Welcome to Thebes is a wonderfully ambitious updating of Greek mythology by Moira Buffini, who offers us a racy modern story with appropriately uncompromising, poetic language and a feminist slant.
The playwright is helped in bringing her own sometimes subverted brand of mythology to the stage by her director, Sir Richard Eyre. The former Artistic Director of the theatre obviously relishes the chance to work in a reputedly tricky space and has the remarkable knack of faultlessly moving an oversized cast around the Olivier stage without any apparent effort.
Miss Buffini has moved the story of Thebes to some unnamed African country today and it is chilling to see how little feels out of time or place.

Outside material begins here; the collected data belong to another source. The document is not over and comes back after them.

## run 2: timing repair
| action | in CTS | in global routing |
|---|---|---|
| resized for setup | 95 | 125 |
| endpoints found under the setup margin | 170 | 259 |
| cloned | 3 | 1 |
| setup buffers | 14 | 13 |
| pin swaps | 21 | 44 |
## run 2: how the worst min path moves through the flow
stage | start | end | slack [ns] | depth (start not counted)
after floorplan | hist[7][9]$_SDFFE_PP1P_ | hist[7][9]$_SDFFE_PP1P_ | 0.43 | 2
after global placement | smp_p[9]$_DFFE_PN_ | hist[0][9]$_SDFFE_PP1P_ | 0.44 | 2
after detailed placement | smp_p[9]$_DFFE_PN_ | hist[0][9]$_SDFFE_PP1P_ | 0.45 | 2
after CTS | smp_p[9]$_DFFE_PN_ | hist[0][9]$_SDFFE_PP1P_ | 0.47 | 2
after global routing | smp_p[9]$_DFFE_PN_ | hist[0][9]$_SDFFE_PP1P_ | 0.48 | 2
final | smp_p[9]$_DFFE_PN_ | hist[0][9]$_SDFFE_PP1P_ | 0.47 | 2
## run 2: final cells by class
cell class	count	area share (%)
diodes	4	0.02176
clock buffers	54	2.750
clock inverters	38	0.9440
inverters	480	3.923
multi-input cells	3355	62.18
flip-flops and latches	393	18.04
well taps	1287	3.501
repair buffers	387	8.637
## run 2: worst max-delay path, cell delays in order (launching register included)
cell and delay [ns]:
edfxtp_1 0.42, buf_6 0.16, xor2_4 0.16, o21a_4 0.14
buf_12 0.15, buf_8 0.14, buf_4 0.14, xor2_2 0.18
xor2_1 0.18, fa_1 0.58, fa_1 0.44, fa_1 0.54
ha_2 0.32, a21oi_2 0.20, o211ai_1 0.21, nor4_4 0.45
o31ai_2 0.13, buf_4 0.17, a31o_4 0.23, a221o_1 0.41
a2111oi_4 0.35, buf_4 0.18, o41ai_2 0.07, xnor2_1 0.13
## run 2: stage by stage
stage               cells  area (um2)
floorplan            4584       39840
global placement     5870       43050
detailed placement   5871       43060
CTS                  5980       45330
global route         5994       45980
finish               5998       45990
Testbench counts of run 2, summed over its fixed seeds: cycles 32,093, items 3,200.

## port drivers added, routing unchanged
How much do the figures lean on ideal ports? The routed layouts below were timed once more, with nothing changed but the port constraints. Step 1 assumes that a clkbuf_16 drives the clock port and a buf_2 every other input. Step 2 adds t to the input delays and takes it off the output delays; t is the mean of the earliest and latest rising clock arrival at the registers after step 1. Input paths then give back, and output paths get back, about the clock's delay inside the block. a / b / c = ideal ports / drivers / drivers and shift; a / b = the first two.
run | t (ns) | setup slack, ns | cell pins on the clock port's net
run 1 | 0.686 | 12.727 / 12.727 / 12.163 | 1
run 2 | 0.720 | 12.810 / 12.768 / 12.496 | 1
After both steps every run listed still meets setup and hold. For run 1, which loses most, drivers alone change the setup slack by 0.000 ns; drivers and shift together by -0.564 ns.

Thebes is under the leadership of a parliament of women fronted by Nikki Amuka-Bird's Euridyce. She has her work cut out to remain in power as competing groups lay claim to her throne.

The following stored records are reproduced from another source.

What follows belongs to an exercise in optimizing a design on an open flow for small area, a short achievable clock period and few clock cycles per item; a production flow would make more cautious choices.
Function was checked by simulation only, so behaviour that the tests miss may differ from the original.
Power figures rest on the tool's default switching activity, not on a simulated workload.

== v6 ==
## oz_outer_fill
module oz_outer_fill (
    input  wire        clk,
    input  wire        rst,         
    input  wire        in_valid,
    output reg         in_ready,
    input  wire [7:0]  in_data,
    input  wire        in_erase,
    output reg         out_valid,
    output reg         out_fail,
    output wire [2:0]  out_cnt,
    output wire [23:0] out_pos,
    output wire [31:0] out_val
);
Settings: LEC_CHECK=0, CAP_MARGIN=20, CORE_MARGIN=2, CORE_UTILIZATION=40, SLEW_MARGIN=20; clock period 15.0 ns.
run.sh (not shown) runs the stock make flow with config.mk's settings and CLKGATE_MAP_FILE= SYNTH_SCRIPT=/design/flow/synth_recipe.tcl, a recipe that flattens the netlist after the stock synthesis.
Testbench counts of v6, summed over its fixed seeds: cycles 183,209, items 2,400.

The most powerful are the Athenians under the powerful Theseus, played with oodles of charm by David Harewood. Their imperialist tendencies might bring to mind inevitable contemporary parallels, as Theseus tries not only to get what he wants from the war-torn state but also its attractive President.
He seems positively benign when compared with vain warlord "Prince" Tydeus (Chuk Iwuji) and his vengeful sidekick Creon's widow and Euridyce's sister-in-law Pargeia (Rakie Ayola).

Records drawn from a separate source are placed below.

Background: an optimization exercise with open tools, aiming at small area, a short achievable clock period and few clock cycles per item. Do not read the settings as production practice.
Function was checked by simulation only, so behaviour that the tests miss may differ from the original.

== oak ==
// husk_dec
module husk_dec (
    input  wire         clk,
    input  wire         rst,
    input  wire         in_valid,
    output wire         in_ready,
    input  wire         in_mode,
    input  wire [255:0] in_data,
    input  wire [31:0]  in_check,
    output wire         out_valid,
    output wire [255:0] out_data,
    output wire [31:0]  out_check,
    output wire [1:0]   out_status
);
  function [3:0] m16;
    input [3:0] a;
    input [3:0] b;
    reg [6:0] p;
    begin
      p = ({7{b[0]}} & {3'b0, a}) ^ ({7{b[1]}} & {2'b0, a, 1'b0}) ^
          ({7{b[2]}} & {1'b0, a, 2'b0}) ^ ({7{b[3]}} & {a, 3'b0});
      m16 = p[3:0] ^ {p[6:4], 1'b0} ^ {1'b0, p[6:4]};
    end
  endfunction
  function [3:0] inv16;
    input [3:0] a;
    begin
      case (a)
        4'h0: inv16 = 4'h0;
        4'h1: inv16 = 4'h1;
        4'h2: inv16 = 4'h9;
        4'h3: inv16 = 4'hE;
        4'h4: inv16 = 4'hD;
        4'h5: inv16 = 4'hB;
        4'h6: inv16 = 4'h7;
        4'h7: inv16 = 4'h6;
        4'h8: inv16 = 4'hF;
        4'h9: inv16 = 4'h2;
        4'hA: inv16 = 4'hC;
        4'hB: inv16 = 4'h5;
        4'hC: inv16 = 4'hA;
        4'hD: inv16 = 4'h4;
        4'hE: inv16 = 4'h3;
        4'hF: inv16 = 4'h8;
        default: inv16 = 4'h0;
      endcase
    end
  endfunction
  function [3:0] mlam;
    input [3:0] a;
    begin
      mlam[0] = a[0] ^ a[1];
      mlam[1] = a[2];
      mlam[2] = a[3];
  ...
Size in the first run: ~5300 cells after synthesis, roughly 1300 flip-flops, about 59000 um2 of cells after synthesis.
clock: 30.0 ns
lec_check: 0
cap_margin: 20
core_margin: 2
core_utilization: 55
place_density: 0.68
slew_margin: 50
standard.sh (not shown) runs the stock make flow with config.mk's settings and CLKGATE_MAP_FILE= SYNTH_SCRIPT=/design/flow/synth_recipe.tcl, a recipe that flattens the netlist after the stock synthesis.
==> flow/flow/run.sh <==
#!/bin/bash
# Standard layout, but the port buffers that global placement inserts are
# buf_2 cells instead of the default delay buffers.
set -euo pipefail
export BUFFER_PORTS_ARGS="-buffer_cell sky130_fd_sc_hd__buf_2"
bash standard.sh > standard_make.log 2>&1
Testbench counts of oak, summed over its fixed seeds: cycles 6,432, items 6,400.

There are many other undercurrents to pack out a bloody but highly entertaining 2¾ hours. On stage, we see the torment of Antigone (Vinette Robinson) over the unburied corpse of her brother Polynices contrasted with the indifference of their gorgeous (and doesn't she know it) sister Ismene (Tracy Ifeachor).
They are ineffectually courted by the first of two blind men, Euridyce's good-hearted son Haemon (Simon Manyonda).
All is watched over not only by the Gods but also blind Tiresias, who is memorably portrayed by Bruce Myers. The old man is both a reminder of the state's sordid past and a seer predicting a future that is bad for all. The worst sufferer is Theseus himself, perennially worried about telephonic silence of his wife Phaedra and son Hippolytus, with cause.
Chuck in a few child soldiers and reports of atrocities perpetrated by all and you have a play that successfully links its mythical roots to the modern world.
To enjoy Welcome to Thebes to the maximum, it helps to have at least a rudimentary grasp of Greek myth either from past experience or the playwright's helpful programme notes, if only to get some of the dark in-jokes. However, newcomers should still take away a great deal from this lively, action-packed new version in a fine production.
The risk is also minimised, since Travelex are sponsoring the play as part of their latest £10 season. As such, this must be one of the best entertainment bargains currently available in the capital.